Practical .NET

Defining Columns, Primary, and Composite Keys in Entity Framework

There are two attributes you can put on your entity class properties: one is a convenience, the other is essential, and both are required when the primary key for a table consists of two columns.

When creating an entity Class to work with one of your tables in your Entity Framework model, you might find the Column attribute useful. For one purpose, it's a convenience: If you have a column called txtFirstName (because it follows some naming convention used by the database design team) and you'd prefer to have your property just called FirstName (because that's your coding convention), then the Column attribute will let you have the property name you want.
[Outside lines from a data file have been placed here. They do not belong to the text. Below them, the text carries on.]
This is an optimization exercise on Yosys and OpenROAD, whose aim is small area, not a production implementation. RTL that was checked went through simulation tests only; none was proved equivalent to the original. No driver is modelled on the clock port, so clock power and skew are understated where the tree is cut down; a real chip needs a root buffer or a tree. No activity file was given, so power comes from the tool's default toggle rates.

==> module m_ones60, before the edit <==
module m_ones60(input [3:0] q, output [3:0] next, output is9, output is3, output [6:0] seg);
	assign next[0] = (~q[1] & q[3]) | (q[0] & q[1]);
	assign next[1] = (q[0] & ~q[3]) | (~q[0] & q[1] & q[2] & q[3]);
	assign next[2] = (q[2] & ~q[3]) | (q[1] & q[2]);
	assign next[3] = (~q[1] & ~q[3]) | (~q[0] & ~q[1]);
	assign is9 = (~q[0] & ~q[2] & ~q[3]);
	assign is3 = 1'b0;
	assign seg[0] = (~q[1] & q[2] & ~q[3]);
	assign seg[1] = (~q[1] & q[3]);
	assign seg[2] = (~q[0] & q[1] & q[2] & q[3]);
	assign seg[3] = (~q[1] & ~q[3]);
	assign seg[4] = (~q[3]) | (~q[0] & ~q[1]);
	assign seg[5] = (q[0] & ~q[3]) | (~q[0] & q[1] & q[2]);
	assign seg[6] = (q[0] & q[2]) | (q[0] & ~q[3]);
endmodule
==> flow/config.mk <==
export PLATFORM = sky130hd
export DESIGN_NAME = TopModule
export DESIGN_NICKNAME = TopModule
export VERILOG_FILES = /design/flow/design.v
export SDC_FILE = /design/flow/constraint.sdc
export NUM_CORES = 4
export LEC_CHECK = 0
export CAP_MARGIN = 20
export CORE_MARGIN = 2
export CORE_UTILIZATION = 40
export SLEW_MARGIN = 20
==> flow/constraint.sdc <==
create_clock -name core_clock -period 20.0 [get_ports {CLK1}]
set_input_delay 4.0000 -clock core_clock [delete_from_list [all_inputs] [get_ports {CLK1}]]
set_output_delay 4.0000 -clock core_clock [all_outputs]
set_load 0.01 [all_outputs]
standard.sh (not shown) runs the stock make flow with config.mk's settings and CLKGATE_MAP_FILE= SYNTH_SCRIPT=/design/flow/synth_recipe.tcl, a recipe that flattens the netlist after the stock synthesis.
==> flow/flow/run.sh <==
#!/bin/bash
# Own layout flow: the standard synthesis script, with no half/full adder
# cells and no cell above the smallest drive, then the standard ORFS steps with
# area-oriented settings (smallest port buffers, cells downsized after
# floorplan, a small clock tree without dummy loads).
set -euo pipefail

# the platform's don't-use cells and every cell above the smallest drive
DONT_USE=$(tr '\n' ' ' < flow/dont_use.txt)

# The standard flow's synthesis script, with ABC mapping for area (flow/abc_override.tcl)
cat flow/abc_override.tcl synth_recipe.tcl > area_synth.tcl
AREA_ABC_SCRIPT=$PWD/flow/area.script bash standard.sh \
  "SYNTH_SCRIPT=$PWD/area_synth.tcl" \
  "DONT_USE_CELLS=$DONT_USE sky130_fd_sc_hd__ha_1 sky130_fd_sc_hd__fa_1" \
  "MIN_BUF_CELL_AND_PORTS=sky130_fd_sc_hd__buf_1 A X" \
  synth > synth.log 2>&1

bash standard.sh \
  "DONT_USE_CELLS=$DONT_USE" \
  "REMOVE_ABC_BUFFERS=1" \
  "SKIP_REPAIR_TIE_FANOUT=1" \
  "BUFFER_PORTS_ARGS=-buffer_cell sky130_fd_sc_hd__buf_1" \
  "CTS_ARGS=$(cat flow/cts_args.txt)" \
  "RECOVER_POWER=100" \
  "POST_CTS_TCL=$PWD/flow/clock_split.tcl" "CLOCK_SPLIT_COUNT=4" "CLOCK_SPLIT_CELL=sky130_fd_sc_hd__buf_4" \
  "POST_FLOORPLAN_TCL=$PWD/flow/downsize.tcl" \
  finish > finish.log 2>&1
Other scripts of this flow, unchanged in this note and not shown: flow/flow/abc_override.tcl, flow/flow/area.script, flow/flow/clock_split.tcl, flow/flow/cts_args.txt, flow/flow/dont_use.txt, flow/flow/downsize.tcl
Edit:
--- a/flow/design.v
+++ b/flow/design.v
@@ -62,25 +62,25 @@
 				else ones <= ones_inc;
 			end
 		end
 	end
 endmodule
 module m_ones60(input [3:0] q, output [3:0] next, output is9, output is3, output [6:0] seg);
-	assign next[0] = (~q[1] & q[3]) | (q[0] & q[1]);
-	assign next[1] = (q[0] & ~q[3]) | (~q[0] & q[1] & q[2] & q[3]);
-	assign next[2] = (q[2] & ~q[3]) | (q[1] & q[2]);
+	assign next[0] = (~q[1] & q[3]) | (~q[2] & q[3]);
+	assign next[1] = (~q[1] & ~q[2]) | (~q[0] & q[1] & q[2] & q[3]);
+	assign next[2] = (~q[0]);
 	assign next[3] = (~q[1] & ~q[3]) | (~q[0] & ~q[1]);
-	assign is9 = (~q[0] & ~q[2] & ~q[3]);
+	assign is9 = (q[0] & q[2] & ~q[3]);
 	assign is3 = 1'b0;
-	assign seg[0] = (~q[1] & q[2] & ~q[3]);
+	assign seg[0] = (~q[0] & ~q[1] & ~q[3]);
 	assign seg[1] = (~q[1] & q[3]);
 	assign seg[2] = (~q[0] & q[1] & q[2] & q[3]);
 	assign seg[3] = (~q[1] & ~q[3]);
 	assign seg[4] = (~q[3]) | (~q[0] & ~q[1]);
-	assign seg[5] = (q[0] & ~q[3]) | (~q[0] & q[1] & q[2]);
-	assign seg[6] = (q[0] & q[2]) | (q[0] & ~q[3]);
+	assign seg[5] = (~q[1] & ~q[2]) | (~q[0] & q[1] & q[2]);
+	assign seg[6] = (~q[1] & ~q[2]) | (q[0] & q[1]);
 endmodule
 module m_ones24(input [3:0] q, output [3:0] next, output is9, output is3, output [6:0] seg);
 	assign next[0] = (q[1]) | (~q[0]);
 	assign next[1] = (~q[2]) | (~q[1] & ~q[3]) | (~q[0] & ~q[3]);
 	assign next[2] = (~q[2]) | (q[0] & ~q[3]);
 	assign next[3] = (q[0] & q[3]) | (~q[0] & ~q[3]);
Hold slack degrades by 0.0041 ns.
Worst setup slack got worse by 0.15 ns.
Maximum frequency fell by 2.7%.
Synthesized area came out higher by 1.6%.
Total power came out higher by 10%.
Via count went up by 2.8%.
Sequential cell count stays the same.
Routed wire length rises by 3.9%.
Clock skew is about the same.
In every run of this note, the design's own scripts or RTL, not TritonCTS, make the clock network.


TopModule, a different RTL version from the one above (not shown whole).
For scale: roughly 270 cells after synthesis, roughly 45 flip-flops.
==> module m_ones24, before the edit <==
module m_ones24(input [3:0] q, output [3:0] next, output is9, output is3, output [6:0] seg);
	assign next[0] = (q[1]) | (~q[0]);
	assign next[1] = (~q[2]) | (~q[1] & ~q[3]) | (~q[0] & ~q[3]);
	assign next[2] = (~q[2]) | (q[0] & ~q[3]);
	assign next[3] = (q[0] & q[3]) | (~q[0] & ~q[3]);
	assign is9 = (~q[2] & ~q[3]);
	assign is3 = (~q[1] & q[2] & ~q[3]);
	assign seg[0] = (~q[0] & ~q[1]) | (~q[0] & ~q[3]);
	assign seg[1] = (q[0] & q[1] & q[3]);
	assign seg[2] = (q[0] & q[1] & ~q[3]);
	assign seg[3] = (~q[1] & ~q[2]) | (~q[0] & ~q[3]);
	assign seg[4] = (~q[2]) | (~q[1] & ~q[3]) | (~q[0] & ~q[3]);
	assign seg[5] = (q[0] & q[2] & ~q[3]) | (~q[1] & ~q[2] & q[3]);
	assign seg[6] = (~q[1] & q[3]);
endmodule
==> flow/config.mk <==
export PLATFORM = sky130hd
export DESIGN_NAME = TopModule
export DESIGN_NICKNAME = TopModule
export VERILOG_FILES = /design/flow/design.v
export SDC_FILE = /design/flow/constraint.sdc
export NUM_CORES = 4
export LEC_CHECK = 0
export CAP_MARGIN = 20
export CORE_MARGIN = 2
export CORE_UTILIZATION = 40
export SLEW_MARGIN = 20
==> flow/constraint.sdc <==
create_clock -name core_clock -period 20.0 [get_ports {CLK1}]
set_input_delay 4.0000 -clock core_clock [delete_from_list [all_inputs] [get_ports {CLK1}]]
set_output_delay 4.0000 -clock core_clock [all_outputs]
set_load 0.01 [all_outputs]
Scripts as last shown in full above: flow/flow/run.sh
Other scripts of this flow, unchanged in this note and not shown: flow/flow/abc_override.tcl, flow/flow/area.script, flow/flow/clock_split.tcl, flow/flow/cts_args.txt, flow/flow/dont_use.txt, flow/flow/downsize.tcl
Change:
--- a/flow/design.v
+++ b/flow/design.v
@@ -86,5 +86,5 @@
 	assign next[3] = (q[0] & q[3]) | (~q[0] & ~q[3]);
 	assign is9 = (~q[2] & ~q[3]);
-	assign is3 = (~q[1] & q[2] & ~q[3]);
+	assign is3 = (~q[1] & ~q[3]);
 	assign seg[0] = (~q[0] & ~q[1]) | (~q[0] & ~q[3]);
 	assign seg[1] = (q[0] & q[1] & q[3]);
The new run completed with no timing, DRC or antenna violations. Wire length rises by 0.44%. Power rises by 1.1%. Die area falls by 0.53%. Register-to-register slack is worse by 0.08 ns. Setup slack is better by 0.45 ns. Cell area falls by 0.34%. First-iteration DRC count rises by 7.1%. Synthesized area falls by 0.56%. Core utilization falls by 0.16 points. Clock power barely changes.
In every run of this note, the design's own scripts or RTL, not TritonCTS, make the clock network.


job 2445:
TopModule with an RTL version that a note above also has.
Size in the first run: roughly 45 flip-flops, ~72 I/O pins, ~2000 sq um of cells after synthesis.
==> module TopModule, before the edit <==
module TopModule(
	input CLK1,
	input RST,
	output [7:0] HEX0,
	output [7:0] HEX1,
	output [7:0] HEX2,
	output [7:0] HEX3,
	output [7:0] HEX4,
	output [7:0] HEX5,
	input [1:0] BTN,
	output [9:0] LED,
	input [9:0] SW
	);
	wire [4:0] ca;
	m_prescale p_chat(CLK1, RST, ca);
	wire ca0 = ~|ca;
	wire increment_button, reset_button;
	wire is_second_editing, is_minute_editing, is_hour_editing;
	wire sample;
	m_chattering_filter f_inc(CLK1, RST, sample, ~BTN[0], increment_button);
	m_chattering_filter f_res(CLK1, RST, sample, ~BTN[1], reset_button);
	m_chattering_filter f_sec(CLK1, RST, sample, SW[0], is_second_editing);
	m_chattering_filter f_min(CLK1, RST, sample, SW[1], is_minute_editing);
	m_chattering_filter f_hour(CLK1, RST, sample, SW[2], is_hour_editing);
	wire is_editing = is_second_editing | is_minute_editing | is_hour_editing;
	reg [9:0] cb;
	wire cb_en = (&ca) & ~is_editing;
	always @(posedge CLK1) begin
		if(RST) cb <= 10'd0;
		else if(cb_en) cb <= {cb[9] ^ (&cb[8:0]), cb[8] ^ (&cb[7:0]), cb[7] ^ (&cb[6:0]), cb[6] ^ (&cb[5:0]),
			cb[5] ^ (&cb[4:0]), cb[4] ^ (&cb[3:0]), cb[3] ^ (&cb[2:0]), cb[2] ^ (&cb[1:0]), cb[1] ^ cb[0], ~cb[0]};
	end
	wire clock_1hz = ca0 & ~is_editing & ~|cb;
	wire [6:0] s1, m1, h1;
	wire [2:0] s10, m10, h10;
	wire second_last, minute_last, hour_last;
	wire second_countup, minute_countup, hour_countup;
	m_counter #(0) c_sec(CLK1, RST, clock_1hz | (is_second_editing & increment_button), is_second_editing & reset_button, s1, s10, second_last, second_countup);
	m_counter #(0) c_min(CLK1, RST, second_countup | (is_minute_editing & increment_button), is_minute_editing & reset_button, m1, m10, minute_last, minute_countup);
	m_counter #(1) c_hour(CLK1, RST, minute_countup | (is_hour_editing & increment_button), is_hour_editing & reset_button, h1, h10, hour_last, hour_countup);
	assign sample = ca0 & ~(clock_1hz & second_last);
	assign LED = {is_editing, 4'b0, reset_button, increment_button, is_hour_editing, is_minute_editing, is_second_editing};
	assign HEX0[6:0] = s1;
	m_seven_segment_tens d1(s10, HEX1[6:0]);
	assign HEX2[6:0] = m1;
	m_seven_segment_tens d3(m10, HEX3[6:0]);
	assign HEX4[6:0] = h1;
	assign HEX5[6:0] = {~h10[1], h10[1] | h10[0], h10[0], h10[0], h10[1], 1'b0, h10[0]};
	assign HEX0[7] = 1'b0;
	assign HEX1[7] = 1'b1;
	assign HEX2[7] = 1'b0;
	assign HEX3[7] = 1'b1;
	assign HEX4[7] = 1'b0;
	assign HEX5[7] = 1'b1;
endmodule
==> flow/config.mk <==
export PLATFORM = sky130hd
export DESIGN_NAME = TopModule
export DESIGN_NICKNAME = TopModule
export VERILOG_FILES = /design/flow/design.v
export SDC_FILE = /design/flow/constraint.sdc
export NUM_CORES = 4
export LEC_CHECK = 0
export CAP_MARGIN = 20
export CORE_MARGIN = 2
export CORE_UTILIZATION = 40
export SLEW_MARGIN = 20
==> flow/constraint.sdc <==
create_clock -name core_clock -period 20.0 [get_ports {CLK1}]
set_input_delay 4.0000 -clock core_clock [delete_from_list [all_inputs] [get_ports {CLK1}]]
set_output_delay 4.0000 -clock core_clock [all_outputs]
set_load 0.01 [all_outputs]
Scripts as last shown in full above: flow/flow/run.sh
Other scripts of this flow, unchanged in this note and not shown: flow/flow/abc_override.tcl, flow/flow/area.script, flow/flow/clock_split.tcl, flow/flow/cts_args.txt, flow/flow/dont_use.txt, flow/flow/downsize.tcl
Changes in job 1121 relative to job 2445:
-- flow/design.v --
<<< job 2445, line 124
	m_chattering_filter f_hour(CLK1, RST, sample, SW[2], is_hour_editing);
	wire is_editing = is_second_editing | is_minute_editing | is_hour_editing;
	reg [9:0] cb;
	wire cb_en = (&ca) & ~is_editing;
	always @(posedge CLK1) begin
		if(RST) cb <= 10'd0;
		else if(cb_en) cb <= {cb[9] ^ (&cb[8:0]), cb[8] ^ (&cb[7:0]), cb[7] ^ (&cb[6:0]), cb[6] ^ (&cb[5:0]),
			cb[5] ^ (&cb[4:0]), cb[4] ^ (&cb[3:0]), cb[3] ^ (&cb[2:0]), cb[2] ^ (&cb[1:0]), cb[1] ^ cb[0], ~cb[0]};
	end
	wire clock_1hz = ca0 & ~is_editing & ~|cb;
	wire [6:0] s1, m1, h1;
	wire [2:0] s10, m10, h10;
>>> job 1121, line 124
	m_chattering_filter f_hour(CLK1, RST, sample, SW[2], is_hour_editing);
	wire is_editing = is_second_editing | is_minute_editing | is_hour_editing;
	reg [9:0] cbx;
	wire ca0_run = ca0 & ~is_editing;
	always @(posedge CLK1) begin
		if(RST) cbx <= 10'h3ff;
		else if(ca0_run) cbx <= {cbx[9] ^ (&cbx[8:0]), cbx[8] ^ (&cbx[7:0]), cbx[7] ^ (&cbx[6:0]), cbx[6] ^ (&cbx[5:0]),
			cbx[5] ^ (&cbx[4:0]), cbx[4] ^ (&cbx[3:0]), cbx[3] ^ (&cbx[2:0]), cbx[2] ^ (&cbx[1:0]), cbx[1] ^ cbx[0], ~cbx[0]};
	end
	wire clock_1hz = ca0_run & (&cbx);
	wire [6:0] s1, m1, h1;
	wire [2:0] s10, m10, h10;
Notes after the runs:
Job 2445 → job 1121: inverter count of the layout excluding clock inverters dropped 4; post-layout instance area shrank by 1.1%.
Job 1121 vs job 2445: final critical-path share of the clock period up in job 1121
In job 1121 the proportion of power drawn by flip-flops and latches turned out 1.5 points lower than in job 2445.
Between job 2445 and job 1121, fmax decreased.
The area share of and/or/nand/nor cells after synthesis of job 1121 is lower than that of job 2445.
In the flow results for job 2445 and job 1121, the register-to-register slack is larger on job 2445.
Changes observed in job 1121 relative to job 2445: synthesized area divided by synthesized cell count picked up an extra 1.1%, global-route usage lost 0.56 points.
Diff job 2445 -> job 1121 | die area | down slightly
The RTL of job 1121 was laid out without a check of its function. In every run of this note, the design's own scripts or RTL, not TritonCTS, make the clock network.

[afterwards: timing with drivers on the ports]
The results above use ideal ports. As a check the final layouts listed here were re-extracted and re-timed, cells and wires unchanged.
Step 1: set_driving_cell puts a clkbuf_16 on CLK1 and a buf_2 on each other input, an assumption about the parent block.
Step 2 times the ports against the registers' clock, not the clock port: input delays grow and output delays shrink by t, the midpoint of the rising clock arrivals with the driver on.
Three values: no drivers, after step 1, after step 2; two values: the first two.
run	shift t [ns]	slack for setup (ns)	hold WS [ns]
the first run of note 1	0.189	14.479 / 14.488 / 14.299	0.411 / 0.411 / 0.411
the second run of note 1	0.190	14.326 / 14.350 / 14.160	0.407 / 0.407 / 0.407
the first run of note 2	0.183	14.202 / 14.215 / 14.032	0.457 / 0.457 / 0.457
the second run of note 2	0.185	14.656 / 14.614 / 14.542	0.450 / 0.450 / 0.450
job 2445	0.190	14.644 / 14.597 / 14.542	0.450 / 0.451 / 0.451
job 1121	0.185	14.328 / 14.350 / 14.165	0.457 / 0.457 / 0.457
After both steps setup and hold are still met in every run listed. The setup slack of the first run of note 1, which loses most, moves by +0.009 ns with the drivers and by -0.180 ns with both steps.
Just decorate the property in your entity Class with the Column attribute to tie your FirstName property to your txtFirstName column, like this:

Public Class Customer
    <Column(Name := "txtFirstName")>
   Public Property FirstName() As String

And that's nice to have.

While used like this, the Column attribute is a convenience, the Key attribute is required -- you have to use it to tell Entity Framework which of your columns corresponds to your table's primary key. This example tells Entity Framework that the Id property is the primary key column for the table:

Public Class Customer
   <Key()>
   Public Property Id() As Boolean
   <Column(Name := "txtFirstName")>
   Public Property FirstName() As String

But what if the primary key for your table has two (or more) columns? It's not enough just to flag the columns using Key -- you also have to specify the order of the columns in the key. You'll need to use both the Key and the Column attributes to do that. This example:

Public Class Customer
   <Key>
   <Column(Order := 1)>
   Public Property FirstName As String
   <Key>
   <Column(Order := 2)>
   Public Property LastName As String

specifies that the Customer table has a composite key of FirstName and LastName with FirstName coming first.

About the Author

Peter Vogel is a system architect and principal in PH&V Information Services. PH&V provides full-stack consulting from UX design through object modeling to database design. Peter tweets about his VSM columns with the hashtag #vogelarticles. His blog posts on user experience design can be found at http://blog.learningtree.com/tag/ui/.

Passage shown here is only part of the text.